CuraTeQ Biologics Private Limited, a wholly owned subsidiary of Aurobindo Pharma Ltd, announced that their Omalizumab biosimilar candidate BP11 has met the Phase 1 trial end points vis-à-vis the EU and US sourced reference product Xolair. The PK/PD trial was conducted in 165 healthy volunteers in Australia and New Zealand.

"The primary objective was to prove pharmacokinetic (PK) equivalence between BP11, US and EU sourced Xolair. 165 healthy volunteers were randomized to receive either BP11 or EU or US licensed Omalizumab via subcutaneous route of administration. Results of both primary parameters, i.e. maximum serum concentration (Cmax) and area under concentration-time curve from time zero to infinity (AUC0-inf), were contained within 80-125% bioequivalence limit demonstrating PK equivalence between BP11 and both US and EU sourced Xolair. BP11 also had similar IgE levels to Xolair demonstrating comparable pharmacodynamic profile versus US and EU sourced Xolair. The safety and immunogenicity profiles were also found comparable versus the originator's product," said Dr. Arpit Prajapati, Head of Clinical Sciences at CuraTeQ Biologics.

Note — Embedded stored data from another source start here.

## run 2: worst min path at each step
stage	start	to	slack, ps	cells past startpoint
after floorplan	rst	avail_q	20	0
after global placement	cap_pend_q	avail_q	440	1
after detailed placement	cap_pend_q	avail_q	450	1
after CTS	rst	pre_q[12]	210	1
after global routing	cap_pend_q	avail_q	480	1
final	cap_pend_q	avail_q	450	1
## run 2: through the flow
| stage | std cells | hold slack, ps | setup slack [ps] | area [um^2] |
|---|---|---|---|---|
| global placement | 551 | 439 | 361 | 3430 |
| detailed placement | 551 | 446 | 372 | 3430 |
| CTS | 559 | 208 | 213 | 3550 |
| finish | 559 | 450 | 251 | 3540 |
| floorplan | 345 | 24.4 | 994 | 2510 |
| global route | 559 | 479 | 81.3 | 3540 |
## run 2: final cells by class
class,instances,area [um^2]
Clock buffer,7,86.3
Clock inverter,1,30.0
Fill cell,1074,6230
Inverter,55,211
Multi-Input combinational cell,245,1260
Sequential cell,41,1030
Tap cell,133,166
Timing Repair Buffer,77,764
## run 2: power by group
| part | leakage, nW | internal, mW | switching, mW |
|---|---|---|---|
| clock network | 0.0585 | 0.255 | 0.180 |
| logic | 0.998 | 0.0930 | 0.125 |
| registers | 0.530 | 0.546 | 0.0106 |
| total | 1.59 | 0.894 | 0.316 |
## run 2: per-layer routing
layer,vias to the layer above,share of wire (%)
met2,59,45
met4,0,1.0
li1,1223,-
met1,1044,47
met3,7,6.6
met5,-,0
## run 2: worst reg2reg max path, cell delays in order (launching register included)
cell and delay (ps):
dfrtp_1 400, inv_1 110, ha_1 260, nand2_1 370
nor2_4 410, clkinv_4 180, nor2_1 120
<file path="config.mk">
export PLATFORM = sky130hd
export DESIGN_NAME = word_assembler_flat
export DESIGN_NICKNAME = d
export VERILOG_FILES = /design/src/rtl/word_assembler_pkg.sv /design/src/rtl/word_assembler_if.sv /design/src/rtl/word_assembler_char_debouncer.sv /design/src/rtl/word_assembler.sv /design/src/flat_wrapper.sv
export SDC_FILE = /design/constraint.sdc
export NUM_CORES = 1
export LEC_CHECK = 0
export ABC_CLOCK_PERIOD_IN_PS = 3300
export CAP_MARGIN = 15
export CORE_UTILIZATION = 42
export DETAILED_ROUTE_END_ITERATION = 7
export GPL_ROUTABILITY_DRIVEN = 0
export GPL_TIMING_DRIVEN = 0
export PLACE_DENSITY = 0.87
export SYNTH_ARGS = -nofsm -noshare
export SYNTH_HDL_FRONTEND = slang
export SYNTH_SLANG_ARGS = --single-unit
</file>
<file path="constraint.sdc">
create_clock -name i_WA_clk -period 3.3 [get_ports i_WA_clk]
set_input_delay 0.495 -clock i_WA_clk [delete_from_list [all_inputs] [get_ports i_WA_clk]]
set_output_delay 0.495 -clock i_WA_clk [all_outputs]
set_load 0.05 [all_outputs]
</file>
<file path="src/rtl/word_assembler_pkg.sv">
// rtl/word_assembler_pkg.sv - shared constants, state enum and char helper for the word assembler
package word_assembler_pkg;

  localparam int MAX_CHARS = 15;
  localparam int CHAR_W    = 8;
  localparam int WORD_W    = MAX_CHARS * CHAR_W;

  localparam logic [CHAR_W-1:0] CHAR_REST = 8'h00;
  localparam logic [CHAR_W-1:0] CHAR_BKSP = 8'h08;

  typedef enum logic [2:0] {
    S_IDLE    = 3'd0,
    S_COLLECT = 3'd1,
    S_START   = 3'd2,
    S_WAIT    = 3'd3,
    S_DONE    = 3'd4
  } wa_state_e;

  function automatic logic is_letter(input logic [CHAR_W-1:0] c);
    return (c != CHAR_REST) && (c != CHAR_BKSP);
  endfunction

endpackage

</file>
<file path="src/rtl/word_assembler_if.sv">
// rtl/word_assembler_if.sv - classifier/matcher side signals of the word assembler
interface word_assembler_if;
  import word_assembler_pkg::*;

  logic              i_WA_char_valid;
  logic [CHAR_W-1:0] i_WA_char;
  logic              i_WA_commit;
  logic              i_WA_clear;
  logic              i_WA_dtw_finish;
  logic [WORD_W-1:0] i_WA_dtw_word;

  logic [WORD_W-1:0] o_WA_word;
  logic [3:0]        o_WA_len;
  logic              o_WA_start;
  logic [WORD_W-1:0] o_WA_result;
  logic              o_WA_result_valid;
  logic              o_WA_overflow;
  logic [2:0]        o_WA_state;

  modport master (
    output i_WA_char_valid, i_WA_char, i_WA_commit, i_WA_clear, i_WA_dtw_finish, i_WA_dtw_word,
    input  o_WA_word, o_WA_len, o_WA_start, o_WA_result, o_WA_result_valid, o_WA_overflow, o_WA_state
  );

  modport slave (
    input  i_WA_char_valid, i_WA_char, i_WA_commit, i_WA_clear, i_WA_dtw_finish, i_WA_dtw_word,
    output o_WA_word, o_WA_len, o_WA_start, o_WA_result, o_WA_result_valid, o_WA_overflow, o_WA_state
  );

endinterface

</file>
<file path="src/rtl/word_assembler_char_debouncer.sv">
// rtl/word_assembler_char_debouncer.sv - accepts a classifier char once it has been seen
// STABLE_CNT consecutive valid cycles; emits a single accept pulse per run.
module char_debouncer
  import word_assembler_pkg::*;
#(
  parameter int STABLE_CNT = 4
) (
  input  logic              clk_i,
  input  logic              rst_n_i,
  input  logic              flush_i,
  input  logic              valid_i,
  input  logic [CHAR_W-1:0] char_i,
  output logic              accept_o,
  output logic [CHAR_W-1:0] char_o
);

  localparam logic [3:0] TARGET = 4'(STABLE_CNT);

  logic [CHAR_W-1:0] cand_q, cand_d;
  logic [3:0]        cnt_q, cnt_d;

  always_comb begin
    cand_d   = cand_q;
    cnt_d    = cnt_q;
    accept_o = 1'b0;
    if (flush_i) begin
      cand_d = '0;
      cnt_d  = '0;
    end else if (valid_i) begin
      if (char_i == cand_q) begin
        if (cnt_q != 4'hF) cnt_d = cnt_q + 4'd1;
      end else begin
        cand_d = char_i;
        cnt_d  = 4'd1;
      end
      // Fire only on the transition into TARGET, so saturation never re-fires.
      accept_o = (cnt_d == TARGET) && ((cnt_q != TARGET) || (char_i != cand_q));
    end
  end

  assign char_o = cand_d;

  always_ff @(posedge clk_i or negedge rst_n_i) begin
    if (!rst_n_i) begin
      cand_q <= '0;
      cnt_q  <= '0;
    end else begin
      cand_q <= cand_d;
      cnt_q  <= cnt_d;
    end
  end

endmodule

</file>
<file path="src/rtl/word_assembler.sv">
// rtl/word_assembler.sv - builds a word from debounced gesture chars and hands it to the DTW matcher
module word_assembler
  import word_assembler_pkg::*;
#(
  parameter int STABLE_CNT = 4
) (
  input  logic           i_WA_clk,
  input  logic           i_WA_rst_n,
  word_assembler_if.slave bus
);

  wa_state_e         state_q, state_d;
  logic [WORD_W-1:0] word_q, word_d;
  logic [3:0]        len_q, len_d;
  logic [CHAR_W-1:0] last_q, last_d;
  logic              ovf_q, ovf_d;
  logic [WORD_W-1:0] result_q, result_d;

  logic              flush;
  logic              acc;
  logic [CHAR_W-1:0] acc_char;
  logic [3:0]        bk_idx;

  // Debounce is frozen while the matcher owns the word, and wiped by clear.
  assign flush = (state_q == S_START) || (state_q == S_WAIT) ||
                 (((state_q == S_IDLE) || (state_q == S_COLLECT)) && bus.i_WA_clear);

  char_debouncer #(.STABLE_CNT(STABLE_CNT)) u_debouncer (
    .clk_i    (i_WA_clk),
    .rst_n_i  (i_WA_rst_n),
    .flush_i  (flush),
    .valid_i  (bus.i_WA_char_valid),
    .char_i   (bus.i_WA_char),
    .accept_o (acc),
    .char_o   (acc_char)
  );

  assign bk_idx = len_q - 4'd1;

  always_comb begin
    state_d  = state_q;
    word_d   = word_q;
    len_d    = len_q;
    last_d   = last_q;
    ovf_d    = ovf_q;
    result_d = result_q;
    unique case (state_q)
      S_IDLE, S_COLLECT: begin
        if (bus.i_WA_clear) begin
          word_d  = '0;
          len_d   = '0;
          last_d  = CHAR_REST;
          ovf_d   = 1'b0;
          state_d = S_IDLE;
        end else if (bus.i_WA_commit && (state_q == S_COLLECT)) begin
          state_d = S_START;
        end else if (acc) begin
          if (is_letter(acc_char)) begin
            if (acc_char != last_q) begin
              last_d = acc_char;
              if (len_q == 4'(MAX_CHARS)) begin
                ovf_d = 1'b1;
              end else begin
                word_d[{len_q, 3'b000} +: CHAR_W] = acc_char;
                len_d   = len_q + 4'd1;
                state_d = S_COLLECT;
              end
            end
          end else if (acc_char == CHAR_REST) begin
            last_d = CHAR_REST;
          end else if (len_q != 4'd0) begin
            word_d[{bk_idx, 3'b000} +: CHAR_W] = '0;
            len_d  = bk_idx;
            last_d = CHAR_REST;
            if (bk_idx == 4'd0) state_d = S_IDLE;
          end
        end
      end
      S_START: state_d = S_WAIT;
      S_WAIT: begin
        if (bus.i_WA_dtw_finish) begin
          result_d = bus.i_WA_dtw_word;
          state_d  = S_DONE;
        end
      end
      S_DONE: begin
        word_d  = '0;
        len_d   = '0;
        last_d  = CHAR_REST;
        ovf_d   = 1'b0;
        state_d = S_IDLE;
      end
      default: state_d = S_IDLE;
    endcase
  end

  always_ff @(posedge i_WA_clk or negedge i_WA_rst_n) begin
    if (!i_WA_rst_n) begin
      state_q  <= S_IDLE;
      word_q   <= '0;
      len_q    <= '0;
      last_q   <= CHAR_REST;
      ovf_q    <= 1'b0;
      result_q <= '0;
    end else begin
      state_q  <= state_d;
      word_q   <= word_d;
      len_q    <= len_d;
      last_q   <= last_d;
      ovf_q    <= ovf_d;
      result_q <= result_d;
    end
  end

  assign bus.o_WA_word         = word_q;
  assign bus.o_WA_len          = len_q;
  assign bus.o_WA_start        = (state_q == S_START);
  assign bus.o_WA_result       = result_q;
  assign bus.o_WA_result_valid = (state_q == S_DONE);
  assign bus.o_WA_overflow     = ovf_q;
  assign bus.o_WA_state        = state_q;

endmodule

</file>
<file path="src/flat_wrapper.sv">
// flat-port wrapper written by rule: the top's interface ports become plain ports
module word_assembler_flat import word_assembler_pkg::*;
#(
  parameter int STABLE_CNT = 4
)
  (i_WA_clk, i_WA_rst_n, bus_i_WA_char_valid, bus_i_WA_char, bus_i_WA_commit, bus_i_WA_clear, bus_i_WA_dtw_finish, bus_i_WA_dtw_word, bus_o_WA_word, bus_o_WA_len, bus_o_WA_start, bus_o_WA_result, bus_o_WA_result_valid, bus_o_WA_overflow, bus_o_WA_state);
  word_assembler_if bus_i ();
  input  logic i_WA_clk;
  input  logic i_WA_rst_n;
  input wire logic [$bits(bus_i.i_WA_char_valid)-1:0] bus_i_WA_char_valid;
  input wire logic [$bits(bus_i.i_WA_char)-1:0] bus_i_WA_char;
  input wire logic [$bits(bus_i.i_WA_commit)-1:0] bus_i_WA_commit;
  input wire logic [$bits(bus_i.i_WA_clear)-1:0] bus_i_WA_clear;
  input wire logic [$bits(bus_i.i_WA_dtw_finish)-1:0] bus_i_WA_dtw_finish;
  input wire logic [$bits(bus_i.i_WA_dtw_word)-1:0] bus_i_WA_dtw_word;
  output wire logic [$bits(bus_i.o_WA_word)-1:0] bus_o_WA_word;
  output wire logic [$bits(bus_i.o_WA_len)-1:0] bus_o_WA_len;
  output wire logic [$bits(bus_i.o_WA_start)-1:0] bus_o_WA_start;
  output wire logic [$bits(bus_i.o_WA_result)-1:0] bus_o_WA_result;
  output wire logic [$bits(bus_i.o_WA_result_valid)-1:0] bus_o_WA_result_valid;
  output wire logic [$bits(bus_i.o_WA_overflow)-1:0] bus_o_WA_overflow;
  output wire logic [$bits(bus_i.o_WA_state)-1:0] bus_o_WA_state;
  assign bus_i.i_WA_char_valid = bus_i_WA_char_valid;
  assign bus_i.i_WA_char = bus_i_WA_char;
  assign bus_i.i_WA_commit = bus_i_WA_commit;
  assign bus_i.i_WA_clear = bus_i_WA_clear;
  assign bus_i.i_WA_dtw_finish = bus_i_WA_dtw_finish;
  assign bus_i.i_WA_dtw_word = bus_i_WA_dtw_word;
  assign bus_o_WA_word = bus_i.o_WA_word;
  assign bus_o_WA_len = bus_i.o_WA_len;
  assign bus_o_WA_start = bus_i.o_WA_start;
  assign bus_o_WA_result = bus_i.o_WA_result;
  assign bus_o_WA_result_valid = bus_i.o_WA_result_valid;
  assign bus_o_WA_overflow = bus_i.o_WA_overflow;
  assign bus_o_WA_state = bus_i.o_WA_state;
  word_assembler #(.STABLE_CNT(STABLE_CNT)) u_core (.i_WA_clk(i_WA_clk), .i_WA_rst_n(i_WA_rst_n), .bus(bus_i));
endmodule
</file>
<file path="config.mk">
export PLATFORM = sky130hd
export DESIGN_NAME = lsu_wb_stage
export DESIGN_NICKNAME = d
export VERILOG_FILES = /design/src/rtl/lsu_wb_stage.sv
export SDC_FILE = /design/constraint.sdc
export NUM_CORES = 1
export LEC_CHECK = 0
export ABC_AREA = 1
export BUFFER_PORTS_ARGS = -buffer_cell sky130_fd_sc_hd__clkbuf_2
export CORE_MARGIN = 5
export CORE_UTILIZATION = 50
export DETAILED_ROUTE_END_ITERATION = 10
export PLACE_DENSITY = 0.83
export SYNTH_ARGS = -nofsm -noshare
export SYNTH_HDL_FRONTEND = slang
export SYNTH_SLANG_ARGS = --single-unit
</file>
<file path="constraint.sdc">
create_clock -name i_clk -period 1.8 [get_ports i_clk]
set_input_delay 0.36 -clock i_clk [delete_from_list [all_inputs] [get_ports i_clk]]
set_output_delay 0.36 -clock i_clk [all_outputs]
set_load 0.005 [all_outputs]
</file>
--- src/rtl/uart_tx_engine.sv ---
// 8N1/8N2 asynchronous serial transmitter with a one-entry holding register
// so the next byte can be queued while the current frame is on the wire.
module uart_tx_engine #(
    parameter int unsigned CLKS_PER_BIT = 434,
    parameter int unsigned STOP_BITS    = 1
) (
    input  logic       clk,
    input  logic       reset,
    input  logic [7:0] tx_data,
    input  logic       tx_start,
    output logic       tx_ready,
    output logic       tx_busy,
    output logic       tx_done,
    output logic       tx_overrun,
    output logic       txd
);

    localparam int unsigned BAUD_W = (CLKS_PER_BIT > 1) ? $clog2(CLKS_PER_BIT) : 1;
    localparam logic [BAUD_W-1:0] BAUD_LAST = BAUD_W'(CLKS_PER_BIT - 1);
    localparam logic [2:0]        STOP_LAST = 3'(STOP_BITS - 1);

    typedef enum logic [1:0] {
        IDLE,
        START,
        DATA,
        STOP
    } state_e;

    state_e            state_q, state_d;
    logic [BAUD_W-1:0] baud_q, baud_d;
    logic [2:0]        bit_q, bit_d;
    logic [7:0]        shift_q, shift_d;
    logic [7:0]        hold_q, hold_d;
    logic              hold_vld_q, hold_vld_d;
    logic              txd_q, txd_d;
    logic              busy_q, busy_d;
    logic              done_q, done_d;
    logic              ovr_q, ovr_d;
    logic              ready_q, ready_d;

    logic              baud_end;
    logic              frame_end;

    always_ff @(posedge clk or posedge reset) begin
        if (reset) begin
            state_q    <= IDLE;
            baud_q     <= '0;
            bit_q      <= '0;
            shift_q    <= '0;
            hold_q     <= '0;
            hold_vld_q <= 1'b0;
            txd_q      <= 1'b1;
            busy_q     <= 1'b0;
            done_q     <= 1'b0;
            ovr_q      <= 1'b0;
            ready_q    <= 1'b1;
        end else begin
            state_q    <= state_d;
            baud_q     <= baud_d;
            bit_q      <= bit_d;
            shift_q    <= shift_d;
            hold_q     <= hold_d;
            hold_vld_q <= hold_vld_d;
            txd_q      <= txd_d;
            busy_q     <= busy_d;
            done_q     <= done_d;
            ovr_q      <= ovr_d;
            ready_q    <= ready_d;
        end
    end

    always_comb begin
        state_d    = state_q;
        baud_d     = baud_q;
        bit_d      = bit_q;
        shift_d    = shift_q;
        hold_d     = hold_q;
        hold_vld_d = hold_vld_q;
        done_d     = 1'b0;
        ovr_d      = 1'b0;

        baud_end  = (baud_q == BAUD_LAST);
        frame_end = (state_q == STOP) && baud_end && (bit_q == STOP_LAST);

        case (state_q)
            IDLE: begin
                if (tx_start) begin
                    shift_d = tx_data;
                    state_d = START;
                    baud_d  = '0;
                    bit_d   = '0;
                end
            end
            START: begin
                if (baud_end) begin
                    state_d = DATA;
                    baud_d  = '0;
                    bit_d   = '0;
                end else begin
                    baud_d = baud_q + 1'b1;
                end
            end
            DATA: begin
                if (baud_end) begin
                    baud_d = '0;
                    if (bit_q == 3'd7) begin
                        state_d = STOP;
                        bit_d   = '0;
                    end else begin
                        bit_d = bit_q + 1'b1;
                    end
                end else begin
                    baud_d = baud_q + 1'b1;
                end
            end
            STOP: begin
                if (baud_end) begin
                    baud_d = '0;
                    bit_d  = bit_q + 1'b1;
                end else begin
                    baud_d = baud_q + 1'b1;
                end
            end
            default: state_d = IDLE;
        endcase

        // Last stop cycle: chain the next frame straight into START; a strobe
        // here is never an overrun because the hold slot frees up this edge.
        if (frame_end) begin
            done_d = 1'b1;
            bit_d  = '0;
            baud_d = '0;
            if (hold_vld_q) begin
                shift_d = hold_q;
                state_d = START;
                if (tx_start) begin
                    hold_d = tx_data;
                end else begin
                    hold_vld_d = 1'b0;
                end
            end else if (tx_start) begin
                shift_d = tx_data;
                state_d = START;
            end else begin
                state_d = IDLE;
            end
        end else if (state_q != IDLE && tx_start) begin
            if (!hold_vld_q) begin
                hold_d     = tx_data;
                hold_vld_d = 1'b1;
            end else begin
                ovr_d = 1'b1;
            end
        end
    end

    always_comb begin
        txd_d = 1'b1;
        case (state_q)
            IDLE:    txd_d = 1'b1;
            START:   txd_d = 1'b0;
            DATA:    txd_d = shift_q[bit_q];
            STOP:    txd_d = 1'b1;
            default: txd_d = 1'b1;
        endcase
        busy_d  = (state_q != IDLE);
        ready_d = !hold_vld_q;
    end

    assign txd        = txd_q;
    assign tx_busy    = busy_q;
    assign tx_done    = done_q;
    assign tx_overrun = ovr_q;
    assign tx_ready   = ready_q;

endmodule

Dr. Disha Dadke, Associate President and Head R&D, said, "We have initiated a Phase 3 study of our Omalizumab candidate BP11 for the treatment of chronic spontaneous or idiopathic urticaria, which is a presence of hives that are itchy and can last for a number of weeks with no apparent external trigger. The Phase 3 efficacy and safety study is being conducted across multiple sites in seven European countries and in 600 patients with chronic spontaneous urticaria. Additionally, a separate Phase 3 trial in asthma patients is being carried out in the Indian population. CuraTeQ intends to file the Omalizumab biosimilar product in India in 2024 and is on track to file the product in regulated markets in 2025."